To clarify the role of claudin-4 in endometrial tumorigenesis and explore claudin-4 be as potentially useful agent in the treatment of endometrial carcinoma. The expression of claudin-4 in 62 endometrioid endometrial carcinoma (EEC), 30 atypical hyperplasia endometrial tissue and 60 human normal endometrium was determined using immunohistochemistry and real-time PCR. Ninety female BALB/c mice were transplanted with Ishikawa endometrial cancer cells, which were divided into three groups with different intraperitoneal treatments with cisplatin, paclitaxel and saline solution. After the observation period, the tumors were extracted and stained with monoclonal antibody against claudin-4. The messenger RNA expression of claudin-4 was also detected using real-time PCR. Among the EEC samples, 34% (21/62) showed medium staining for claudin-4 and 66% (41/62) showed intense staining. In atypical hyperplasia group, 27% (8/30) showed weak staining, 53% (16/30) showed medium staining and 20% (6/30) showed intense staining for claudin-4. Of the normal endometrial tissue, 47% (28/60) showed weak staining and 53% (32/60) showed no staining for claudin-4. According to real-time PCR, the relative quantity of claudin-4 was 170 ± 12 in EEC group, 89 ± 15 in atypical hyperplasia group and 18 ± 3 in normal endometrium. Compared with those in atypical hyperplasia group and normal endometrium group, the protein and mRNA expression of claudin-4 were significantly increased in the group of EEC (all P < 0.05).
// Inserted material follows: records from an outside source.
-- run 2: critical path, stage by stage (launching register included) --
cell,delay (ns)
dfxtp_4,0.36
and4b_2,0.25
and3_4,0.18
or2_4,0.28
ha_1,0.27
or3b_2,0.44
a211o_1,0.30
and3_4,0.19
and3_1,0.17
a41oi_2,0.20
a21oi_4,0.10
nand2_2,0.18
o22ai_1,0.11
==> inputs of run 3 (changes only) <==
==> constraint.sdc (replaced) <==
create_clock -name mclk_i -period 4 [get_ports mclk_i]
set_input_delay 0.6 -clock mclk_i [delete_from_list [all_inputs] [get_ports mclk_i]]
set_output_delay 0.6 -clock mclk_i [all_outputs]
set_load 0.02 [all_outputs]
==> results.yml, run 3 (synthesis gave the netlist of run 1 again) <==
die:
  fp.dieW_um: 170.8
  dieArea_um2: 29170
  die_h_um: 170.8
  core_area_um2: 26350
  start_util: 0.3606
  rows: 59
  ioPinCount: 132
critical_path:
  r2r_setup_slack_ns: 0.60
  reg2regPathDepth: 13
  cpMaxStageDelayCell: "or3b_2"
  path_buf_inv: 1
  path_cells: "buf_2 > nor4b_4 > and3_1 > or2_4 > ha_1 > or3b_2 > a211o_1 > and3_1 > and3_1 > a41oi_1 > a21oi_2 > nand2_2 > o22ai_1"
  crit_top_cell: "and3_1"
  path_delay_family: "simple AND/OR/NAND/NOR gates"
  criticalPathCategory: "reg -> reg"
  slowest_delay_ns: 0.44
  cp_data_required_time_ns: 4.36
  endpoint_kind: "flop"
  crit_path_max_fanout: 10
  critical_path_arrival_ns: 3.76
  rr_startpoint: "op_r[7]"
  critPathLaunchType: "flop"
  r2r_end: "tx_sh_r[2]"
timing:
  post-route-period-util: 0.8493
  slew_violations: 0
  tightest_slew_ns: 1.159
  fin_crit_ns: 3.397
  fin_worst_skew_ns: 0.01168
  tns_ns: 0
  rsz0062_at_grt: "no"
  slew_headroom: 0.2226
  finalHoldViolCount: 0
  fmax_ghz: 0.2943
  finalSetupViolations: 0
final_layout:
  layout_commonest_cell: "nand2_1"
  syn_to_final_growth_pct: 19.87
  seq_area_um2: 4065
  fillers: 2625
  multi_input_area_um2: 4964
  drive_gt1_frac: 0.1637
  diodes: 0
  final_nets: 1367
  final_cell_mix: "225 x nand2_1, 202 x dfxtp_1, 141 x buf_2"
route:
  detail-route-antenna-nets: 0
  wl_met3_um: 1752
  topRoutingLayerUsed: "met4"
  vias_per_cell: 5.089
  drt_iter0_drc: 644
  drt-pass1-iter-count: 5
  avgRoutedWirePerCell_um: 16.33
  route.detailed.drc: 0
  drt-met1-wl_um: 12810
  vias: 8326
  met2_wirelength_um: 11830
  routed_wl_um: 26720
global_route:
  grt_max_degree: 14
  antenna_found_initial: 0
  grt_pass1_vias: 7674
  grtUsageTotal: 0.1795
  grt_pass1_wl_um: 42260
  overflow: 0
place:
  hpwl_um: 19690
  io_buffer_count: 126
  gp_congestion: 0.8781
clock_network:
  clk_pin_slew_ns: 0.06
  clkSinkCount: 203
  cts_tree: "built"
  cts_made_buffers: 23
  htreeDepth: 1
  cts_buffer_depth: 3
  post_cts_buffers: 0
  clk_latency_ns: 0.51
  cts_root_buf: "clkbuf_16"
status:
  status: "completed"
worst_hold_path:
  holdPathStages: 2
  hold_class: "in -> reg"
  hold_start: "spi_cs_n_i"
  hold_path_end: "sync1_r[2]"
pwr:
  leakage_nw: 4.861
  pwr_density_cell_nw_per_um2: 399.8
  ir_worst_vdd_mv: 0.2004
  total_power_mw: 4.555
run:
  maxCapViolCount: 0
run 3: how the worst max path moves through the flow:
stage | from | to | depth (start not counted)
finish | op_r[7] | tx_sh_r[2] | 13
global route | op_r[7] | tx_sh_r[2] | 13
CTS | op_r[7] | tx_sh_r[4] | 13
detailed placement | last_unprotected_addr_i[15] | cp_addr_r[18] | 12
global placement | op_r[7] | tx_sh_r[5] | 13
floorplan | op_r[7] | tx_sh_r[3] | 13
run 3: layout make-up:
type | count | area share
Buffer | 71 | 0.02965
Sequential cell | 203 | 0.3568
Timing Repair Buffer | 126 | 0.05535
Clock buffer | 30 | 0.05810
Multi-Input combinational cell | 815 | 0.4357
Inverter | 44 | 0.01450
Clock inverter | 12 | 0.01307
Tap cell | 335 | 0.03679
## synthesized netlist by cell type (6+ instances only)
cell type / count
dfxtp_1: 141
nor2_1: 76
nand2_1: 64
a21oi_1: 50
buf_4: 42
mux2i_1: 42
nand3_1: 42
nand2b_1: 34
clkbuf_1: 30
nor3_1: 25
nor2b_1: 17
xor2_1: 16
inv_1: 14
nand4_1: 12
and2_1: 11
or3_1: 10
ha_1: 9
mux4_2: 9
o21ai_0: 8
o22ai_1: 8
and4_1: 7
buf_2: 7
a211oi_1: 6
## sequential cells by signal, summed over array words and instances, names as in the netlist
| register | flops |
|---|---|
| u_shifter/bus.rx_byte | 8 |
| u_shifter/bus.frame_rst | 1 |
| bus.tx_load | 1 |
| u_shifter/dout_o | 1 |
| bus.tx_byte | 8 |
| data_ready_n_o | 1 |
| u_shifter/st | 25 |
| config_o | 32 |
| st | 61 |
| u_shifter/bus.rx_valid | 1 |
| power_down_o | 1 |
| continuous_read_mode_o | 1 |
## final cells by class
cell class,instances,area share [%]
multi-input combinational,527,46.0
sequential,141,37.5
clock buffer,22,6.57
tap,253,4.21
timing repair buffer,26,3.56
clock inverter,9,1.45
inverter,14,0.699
==> src/hw/adc_ctrl_pkg.sv <==
// Package for the converter control and status logic.
// Assumes a byte-wide special-function register port and one system clock.
package adc_ctrl_pkg;

    // Address of the control and status register on the register port.
    localparam logic [7:0] CTRL_STATUS_ADDR = 8'hE8;
    localparam logic [7:0] CTRL_STATUS_RESET = 8'h00;

    // Bit positions inside the control and status register.
    localparam int BIT_CONVERTER_ON = 7;
    localparam int BIT_BURST        = 6;
    localparam int BIT_DONE         = 5;
    localparam int BIT_ACTIVE       = 4;
    localparam int BIT_WINDOW       = 3;
    localparam int BIT_LEFT_ALIGN   = 2;
    localparam int BIT_TRIG_HI      = 1;
    localparam int BIT_TRIG_LO      = 0;

    // Start-of-conversion source codes.
    typedef enum logic [1:0] {
        TRIG_SOFTWARE = 2'h0,
        TRIG_TIMER1   = 2'h1,
        TRIG_EXT_PIN  = 2'h2,
        TRIG_TIMER2   = 2'h3
    } trigger_t;

    // Result widths and the padding used when aligning.
    localparam int RESULT_W_DEFAULT = 12;
    localparam int BYTE_W           = 8;

endpackage : adc_ctrl_pkg
**src/verilog/sbc_regs.svh**
```systemverilog
/*
  register offsets, field positions, reset values and timing counts of the
  serial bus clock/channel/reset block. assumes inclusion by bare name.
*/
`ifndef SBC_REGS_SVH
`define SBC_REGS_SVH

// ----------------------------------------
// offsets
// ----------------------------------------
`define SBC_ADDR_W 12
`define SBC_ADDR_PIN_SWITCH 12'h027
`define SBC_ADDR_CLK_SRC 12'hff1
`define SBC_ADDR_CTRL_B 12'h021
`define SBC_ADDR_STAT_A 12'h022

// ----------------------------------------
// fields
// ----------------------------------------
`define SBC_CHS_BIT 6
`define SBC_ES1_BIT 1
`define SBC_ES0_BIT 0
`define SBC_SOURCE_CLOCK_ENABLE_BIT 7
`define SBC_SOURCE_CLOCK_REQUEST_BIT 7
`define SBC_SOFT_RESET_FIELD_LSB 0
`define SBC_MODE_BIT 3
`define SBC_SEN_BIT 4
`define SBC_MON_BIT 0
`define SBC_SOFT_RESET_FIELD_ARM 2'h1
`define SBC_SOFT_RESET_FIELD_FIRE 2'h2

// ----------------------------------------
// pin slots
// ----------------------------------------
`define SBC_NPIN 5
`define SBC_PIN_SDA0 0
`define SBC_PIN_SCL0 1
`define SBC_PIN_SDA1 2
`define SBC_PIN_SCL1 3
`define SBC_PIN_SCK1 4

// ----------------------------------------
// reset values and timing
// ----------------------------------------
`define SBC_PIN_SWITCH_RST 8'h00
`define SBC_CTRL_B_RST 8'h00
`define SBC_CLK_NS 10
`define SBC_STD_QTR_NS 2500
`define SBC_SRC_DIV (`SBC_STD_QTR_NS / `SBC_CLK_NS)
`define SBC_SRST_CYCLES 4

`endif

```
**src/verilog/sbc_pkg.sv**
```systemverilog
/*
  types of the serial bus clock/channel/reset block.
  assumes nothing of its surroundings.
*/
package sbc_pkg;
  typedef enum logic {sbc_mode_i2c, sbc_mode_sio} sbc_mode_t;
  typedef enum logic [1:0] {sbc_srst_idle, sbc_srst_armed, sbc_srst_run} sbc_srst_t;
endpackage

```
**src/verilog/sbc_pin_if.sv**
```systemverilog
/*
  carrier between the block core and its pin multiplexer.
  assumes both ends run on the same clock.
*/
`timescale 1ns/100ps
`include "sbc_regs.svh"
interface sbc_pin_if;
  logic serial_en;
  logic mode_sio;
  logic bus_channel_select;
  logic eng_sda;
  logic eng_scl;
  logic sio_so;
  logic sio_sck;
  logic [`SBC_NPIN-1:0] gpio_out;
  logic [`SBC_NPIN-1:0] gpio_oe;
  logic [`SBC_NPIN-1:0] pin_o;
  logic [`SBC_NPIN-1:0] pin_oe;
  modport ctl(output serial_en, mode_sio, bus_channel_select, eng_sda, eng_scl, sio_so, sio_sck,
    gpio_out, gpio_oe, input pin_o, pin_oe);
  modport mux(input serial_en, mode_sio, bus_channel_select, eng_sda, eng_scl, sio_so, sio_sck,
    gpio_out, gpio_oe, output pin_o, pin_oe);
endinterface

```
**src/verilog/sbc_pinmux.sv**
```systemverilog
/*
  registered pin multiplexer: serial interface or plain port per pin.
  assumes the core drives every carrier input on its own clock.
*/
`timescale 1ns/100ps
`include "sbc_regs.svh"
module sbc_pinmux (
  // clock and reset
  input wire logic i_mclk,
  input wire logic i_rst_n,
  input wire logic i_ce,
  // carrier
  sbc_pin_if.mux pif
);
  logic [`SBC_NPIN-1:0] o_d, oe_d, o_q, oe_q;
  logic i2c_sel, sio_sel;

  // ----------------------------------------
  // selection
  // ----------------------------------------
  always_comb begin
    o_d = pif.gpio_out;
    oe_d = pif.gpio_oe;
    i2c_sel = pif.serial_en && !pif.mode_sio;
    sio_sel = pif.serial_en && pif.mode_sio;
    // latch low still pulls: the interface only rules when latches are 1
    if (i2c_sel && !pif.bus_channel_select) begin
      o_d[`SBC_PIN_SDA0] = 1'b0;
      oe_d[`SBC_PIN_SDA0] = !(pif.gpio_out[`SBC_PIN_SDA0] && pif.eng_sda);
      o_d[`SBC_PIN_SCL0] = 1'b0;
      oe_d[`SBC_PIN_SCL0] = !(pif.gpio_out[`SBC_PIN_SCL0] && pif.eng_scl);
    end
    if (i2c_sel && pif.bus_channel_select) begin
      o_d[`SBC_PIN_SDA1] = 1'b0;
      oe_d[`SBC_PIN_SDA1] = !(pif.gpio_out[`SBC_PIN_SDA1] && pif.eng_sda);
      o_d[`SBC_PIN_SCL1] = 1'b0;
      oe_d[`SBC_PIN_SCL1] = !(pif.gpio_out[`SBC_PIN_SCL1] && pif.eng_scl);
    end
    // clocked serial mode lives on the channel 1 group only
    if (sio_sel) begin
      o_d[`SBC_PIN_SDA1] = pif.gpio_out[`SBC_PIN_SDA1] && pif.sio_so;
      oe_d[`SBC_PIN_SDA1] = 1'b1;
      o_d[`SBC_PIN_SCL1] = 1'b0;
      oe_d[`SBC_PIN_SCL1] = 1'b0;
      o_d[`SBC_PIN_SCK1] = pif.gpio_out[`SBC_PIN_SCK1] && pif.sio_sck;
      oe_d[`SBC_PIN_SCK1] = 1'b1;
    end
  end

  always_ff @(posedge i_mclk) begin
    if (!i_rst_n) begin
      o_q <= '0;
      oe_q <= '0;
    end else if (i_ce) begin
      o_q <= o_d;
      oe_q <= oe_d;
    end
  end

  assign pif.pin_o = o_q;
  assign pif.pin_oe = oe_q;
endmodule

```
**src/verilog/sbc_sync.sv**
```systemverilog
/*
  three-flop synchroniser for pin levels; the output moves only once the
  second and third stages agree. assumes inputs asynchronous to i_mclk.
*/
`timescale 1ns/100ps
module sbc_sync #(
  parameter int W = 1
) (
  // clock and reset
  input wire logic i_mclk,
  input wire logic i_rst_n,
  input wire logic i_ce,
  // levels
  input wire logic [W-1:0] i_async,
  output logic [W-1:0] o_level
);
  logic [W-1:0] s1_q, s2_q, s3_q, lvl_q;
  logic [W-1:0] lvl_d;

  // ----------------------------------------
  // filter
  // ----------------------------------------
  always_comb begin
    for (int i = 0; i < W; i++) begin
      lvl_d[i] = (s2_q[i] == s3_q[i]) ? s3_q[i] : lvl_q[i];
    end
  end

  // idle-high default suits open-drain lines
  always_ff @(posedge i_mclk) begin
    if (!i_rst_n) begin
      s1_q <= '1;
      s2_q <= '1;
      s3_q <= '1;
      lvl_q <= '1;
    end else if (i_ce) begin
      s1_q <= i_async;
      s2_q <= s1_q;
      s3_q <= s2_q;
      lvl_q <= lvl_d;
    end
  end

  assign o_level = lvl_q;
endmodule

```
**src/verilog/sbc_top.sv**
```systemverilog
/*
  shared infrastructure of the single serial bus channel: source clock
  gating, channel select, pin preparation and software reset.
  assumes a same-clock transfer engine and a one-cycle strobe register port.
*/
// How it works
// - one channel, working as I2C or as clocked 8-bit serial I/O
// - I2C lines go to pin pair 0 or 1 per channel select bit
// - pins not used serially act as ordinary port pins
// - I2C runs standard speed only; no fast or high-speed
// - write-only enable: 1 starts source clock while request is set, 0 has no effect
// - request at 0 clears the enable, stopping the source clock
// - request flag readable at bit 7 of clock status
// - writing 01 then 10 to reset field resets the interface
// - monitor bit 0 reads 0 while software reset runs
`timescale 1ns/100ps
`include "sbc_regs.svh"
module sbc_top
  import sbc_pkg::*;
#(
  parameter int SRC_DIV = `SBC_SRC_DIV,
  parameter int SRST_CYCLES = `SBC_SRST_CYCLES
) (
  // clock, reset, enable
  input wire logic i_mclk,
  input wire logic i_rst_n,
  input wire logic i_ce,
  // register port
  input wire logic [`SBC_ADDR_W-1:0] i_addr,
  input wire logic [7:0] i_wdata,
  input wire logic i_wr,
  input wire logic i_rd,
  output logic [7:0] o_rdata,
  // transfer engine side
  input wire logic i_src_clk_req,
  input wire logic i_eng_sda,
  input wire logic i_eng_scl,
  input wire logic i_sio_so,
  input wire logic i_sio_sck,
  output logic o_src_clk_en,
  output logic o_src_tick,
  output logic o_serial_rst_n,
  output logic o_mode_sio,
  output logic o_eng_sda_in,
  output logic o_eng_scl_in,
  output logic o_scl_rise,
  output logic o_scl_fall,
  output logic o_sio_si,
  output logic [1:0] o_timer_edge_sel,
  // port latch side
  input wire logic [`SBC_NPIN-1:0] i_gpio_out,
  input wire logic [`SBC_NPIN-1:0] i_gpio_oe,
  output logic [`SBC_NPIN-1:0] o_gpio_in,
  // pins
  input wire logic [`SBC_NPIN-1:0] i_pin,
  output logic [`SBC_NPIN-1:0] o_pin,
  output logic [`SBC_NPIN-1:0] o_pin_oe
);
  localparam int DW = $clog2(SRC_DIV + 1);
  localparam int RW = $clog2(SRST_CYCLES + 1);

  sbc_pin_if pif ();
  logic [`SBC_NPIN-1:0] pin_s;

  // ----------------------------------------
  // register decode
  // ----------------------------------------
  logic wr_sw, wr_clk, wr_cb, rd_hit;
  always_comb begin
    wr_sw = i_wr && (i_addr == `SBC_ADDR_PIN_SWITCH);
    wr_clk = i_wr && (i_addr == `SBC_ADDR_CLK_SRC);
    wr_cb = i_wr && (i_addr == `SBC_ADDR_CTRL_B);
    rd_hit = i_rd;
  end

  // ----------------------------------------
  // configuration registers
  // ----------------------------------------
  logic chs_q, chs_d;
  logic [1:0] es_q, es_d;
  sbc_mode_t mode_q, mode_d;
  logic sen_q, sen_d;
  always_comb begin
    chs_d = chs_q;
    es_d = es_q;
    mode_d = mode_q;
    sen_d = sen_q;
    if (wr_sw) begin
      chs_d = i_wdata[`SBC_CHS_BIT];
      es_d = {i_wdata[`SBC_ES1_BIT], i_wdata[`SBC_ES0_BIT]};
    end
    if (wr_cb) begin
      mode_d = i_wdata[`SBC_MODE_BIT] ? sbc_mode_sio : sbc_mode_i2c;
      sen_d = i_wdata[`SBC_SEN_BIT];
    end
  end

  always_ff @(posedge i_mclk) begin
    if (!i_rst_n) begin
      chs_q <= 1'(`SBC_PIN_SWITCH_RST >> `SBC_CHS_BIT);
      es_q <= 2'h0;
      mode_q <= sbc_mode_i2c;
      sen_q <= 1'b0;
    end else if (i_ce) begin
      chs_q <= chs_d;
      es_q <= es_d;
      mode_q <= mode_d;
      sen_q <= sen_d;
    end
  end

  // ----------------------------------------
  // source clock enable
  // ----------------------------------------
  logic source_clock_enable_q, source_clock_enable_d;
  always_comb begin
    source_clock_enable_d = source_clock_enable_q;
    if (wr_clk) begin
      if (i_wdata[`SBC_SOURCE_CLOCK_ENABLE_BIT]) begin
        source_clock_enable_d = 1'b1;
      end else if (!(i_src_clk_req && source_clock_enable_q)) begin
        source_clock_enable_d = 1'b0;
      end
    end
    // a dropped request wins over any write
    if (!i_src_clk_req) begin
      source_clock_enable_d = 1'b0;
    end
  end

  always_ff @(posedge i_mclk) begin
    if (!i_rst_n) begin
      source_clock_enable_q <= 1'b0;
    end else if (i_ce) begin
      source_clock_enable_q <= source_clock_enable_d;
    end
  end

  // ----------------------------------------
  // software reset sequence
  // ----------------------------------------
  sbc_srst_t srst_q, srst_d;
  logic [RW-1:0] rcnt_q, rcnt_d;
  logic [1:0] swf;
  always_comb begin
    srst_d = srst_q;
    rcnt_d = rcnt_q;
    swf = i_wdata[`SBC_SOFT_RESET_FIELD_LSB +: 2];
    unique case (srst_q)
      sbc_srst_idle: begin
        if (wr_cb && swf == `SBC_SOFT_RESET_FIELD_ARM) begin
          srst_d = sbc_srst_armed;
        end
      end
      sbc_srst_armed: begin
        if (wr_cb && swf == `SBC_SOFT_RESET_FIELD_FIRE) begin
          srst_d = sbc_srst_run;
          rcnt_d = RW'(SRST_CYCLES - 1);
        end else if (wr_cb && swf != `SBC_SOFT_RESET_FIELD_ARM) begin
          srst_d = sbc_srst_idle;
        end
      end
      sbc_srst_run: begin
        if (rcnt_q == '0) begin
          srst_d = sbc_srst_idle;
        end else begin
          rcnt_d = rcnt_q - RW'(1);
        end
      end
      default: srst_d = sbc_srst_idle;
    endcase
  end

  always_ff @(posedge i_mclk) begin
    if (!i_rst_n) begin
      srst_q <= sbc_srst_idle;
      rcnt_q <= '0;
    end else if (i_ce) begin
      srst_q <= srst_d;
      rcnt_q <= rcnt_d;
    end
  end

  logic srst_run;
  assign srst_run = (srst_q == sbc_srst_run) || (srst_d == sbc_srst_run);

  // ----------------------------------------
  // standard-speed source tick
  // ----------------------------------------
  // the divider is fixed, so software cannot select a faster bus rate
  logic [DW-1:0] div_q, div_d;
  logic tick_q, tick_d;
  always_comb begin
    div_d = div_q;
    tick_d = 1'b0;
    if (!source_clock_enable_q || srst_run) begin
      div_d = '0;
    end else if (div_q == DW'(SRC_DIV - 1)) begin
      div_d = '0;
      tick_d = 1'b1;
    end else begin
      div_d = div_q + DW'(1);
    end
  end

  always_ff @(posedge i_mclk) begin
    if (!i_rst_n) begin
      div_q <= '0;
      tick_q <= 1'b0;
    end else if (i_ce) begin
      div_q <= div_d;
      tick_q <= tick_d;
    end
  end

  // ----------------------------------------
  // pin sampling and link edges
  // ----------------------------------------
  sbc_sync #(.W(`SBC_NPIN)) u_sync (
    .i_mclk(i_mclk),
    .i_rst_n(i_rst_n),
    .i_ce(i_ce),
    .i_async(i_pin),
    .o_level(pin_s)
  );

  logic scl_sel, sda_sel;
  logic scl_prev_q, rise_q, fall_q, sda_in_q, scl_in_q, si_q, mon_q, srst_n_q;
  logic scl_prev_d, rise_d, fall_d, sda_in_d, scl_in_d, si_d, mon_d, srst_n_d;
  logic [7:0] rdata_q, rdata_d;
  logic [`SBC_NPIN-1:0] gin_q;
  always_comb begin
    scl_sel = chs_q ? pin_s[`SBC_PIN_SCL1] : pin_s[`SBC_PIN_SCL0];
    sda_sel = chs_q ? pin_s[`SBC_PIN_SDA1] : pin_s[`SBC_PIN_SDA0];
    scl_prev_d = scl_sel;
    rise_d = 1'b0;
    fall_d = 1'b0;
    if (sen_q && mode_q == sbc_mode_i2c && !srst_run) begin
      rise_d = scl_sel && !scl_prev_q;
      fall_d = !scl_sel && scl_prev_q;
    end
    sda_in_d = sda_sel;
    scl_in_d = scl_sel;
    si_d = pin_s[`SBC_PIN_SCL1];
    mon_d = !srst_run;
    srst_n_d = !srst_run;
    rdata_d = 8'h00;
    if (rd_hit) begin
      unique case (i_addr)
        `SBC_ADDR_PIN_SWITCH: begin
          rdata_d[`SBC_CHS_BIT] = chs_q;
          rdata_d[`SBC_ES1_BIT] = es_q[1];
          rdata_d[`SBC_ES0_BIT] = es_q[0];
        end
        `SBC_ADDR_CLK_SRC: rdata_d[`SBC_SOURCE_CLOCK_REQUEST_BIT] = i_src_clk_req;
        `SBC_ADDR_CTRL_B: begin
          rdata_d[`SBC_MODE_BIT] = (mode_q == sbc_mode_sio);
          rdata_d[`SBC_SEN_BIT] = sen_q;
        end
        `SBC_ADDR_STAT_A: rdata_d[`SBC_MON_BIT] = mon_q;
        default: rdata_d = 8'h00;
      endcase
    end
  end

  always_ff @(posedge i_mclk) begin
    if (!i_rst_n) begin
      scl_prev_q <= 1'b1;
      rise_q <= 1'b0;
      fall_q <= 1'b0;
      sda_in_q <= 1'b1;
      scl_in_q <= 1'b1;
      si_q <= 1'b1;
      mon_q <= 1'b1;
      srst_n_q <= 1'b0;
      rdata_q <= 8'h00;
      gin_q <= '1;
    end else if (i_ce) begin
      scl_prev_q <= scl_prev_d;
      rise_q <= rise_d;
      fall_q <= fall_d;
      sda_in_q <= sda_in_d;
      scl_in_q <= scl_in_d;
      si_q <= si_d;
      mon_q <= mon_d;
      srst_n_q <= srst_n_d;
      rdata_q <= rdata_d;
      gin_q <= pin_s;
    end
  end

  // ----------------------------------------
  // pin multiplexer
  // ----------------------------------------
  assign pif.serial_en = sen_q;
  assign pif.mode_sio = (mode_q == sbc_mode_sio);
  assign pif.bus_channel_select = chs_q;
  assign pif.eng_sda = i_eng_sda || srst_run;
  assign pif.eng_scl = i_eng_scl || srst_run;
  assign pif.sio_so = i_sio_so;
  assign pif.sio_sck = i_sio_sck;
  assign pif.gpio_out = i_gpio_out;
  assign pif.gpio_oe = i_gpio_oe;

  sbc_pinmux u_mux (
    .i_mclk(i_mclk),
    .i_rst_n(i_rst_n),
    .i_ce(i_ce),
    .pif(pif.mux)
  );

  // ----------------------------------------
  // outputs
  // ----------------------------------------
  assign o_rdata = rdata_q;
  assign o_src_clk_en = source_clock_enable_q;
  assign o_src_tick = tick_q;
  assign o_serial_rst_n = srst_n_q;
  assign o_mode_sio = (mode_q == sbc_mode_sio);
  assign o_eng_sda_in = sda_in_q;
  assign o_eng_scl_in = scl_in_q;
  assign o_scl_rise = rise_q;
  assign o_scl_fall = fall_q;
  assign o_sio_si = si_q;
  assign o_timer_edge_sel = es_q;
  assign o_gpio_in = gin_q;
  assign o_pin = pif.pin_o;
  assign o_pin_oe = pif.pin_oe;
endmodule
```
In the study of Ishikawa xenografts, no significant changes in tumor volume and claudin-4 expression were shown in paclitaxel group compared with that in the control group. Nevertheless, a significant reduction of the tumor growth and a significant decrease in claudin-4 expression were observed in cisplatin group. After cisplatin treatment, the tumor volume was significantly decreased [(0.51 ± 0.21) versus (0.73 ± 0.12) cm(3)], and the mRNA expression of claudin-4 was also significantly decreased (153 ± 35 versus 273 ± 27). These results demonstrate that claudin-4 is strongly expressed in EEC, which may be a useful biomarker to monitor the effects of chemotherapy in patients with endometrial carcinoma.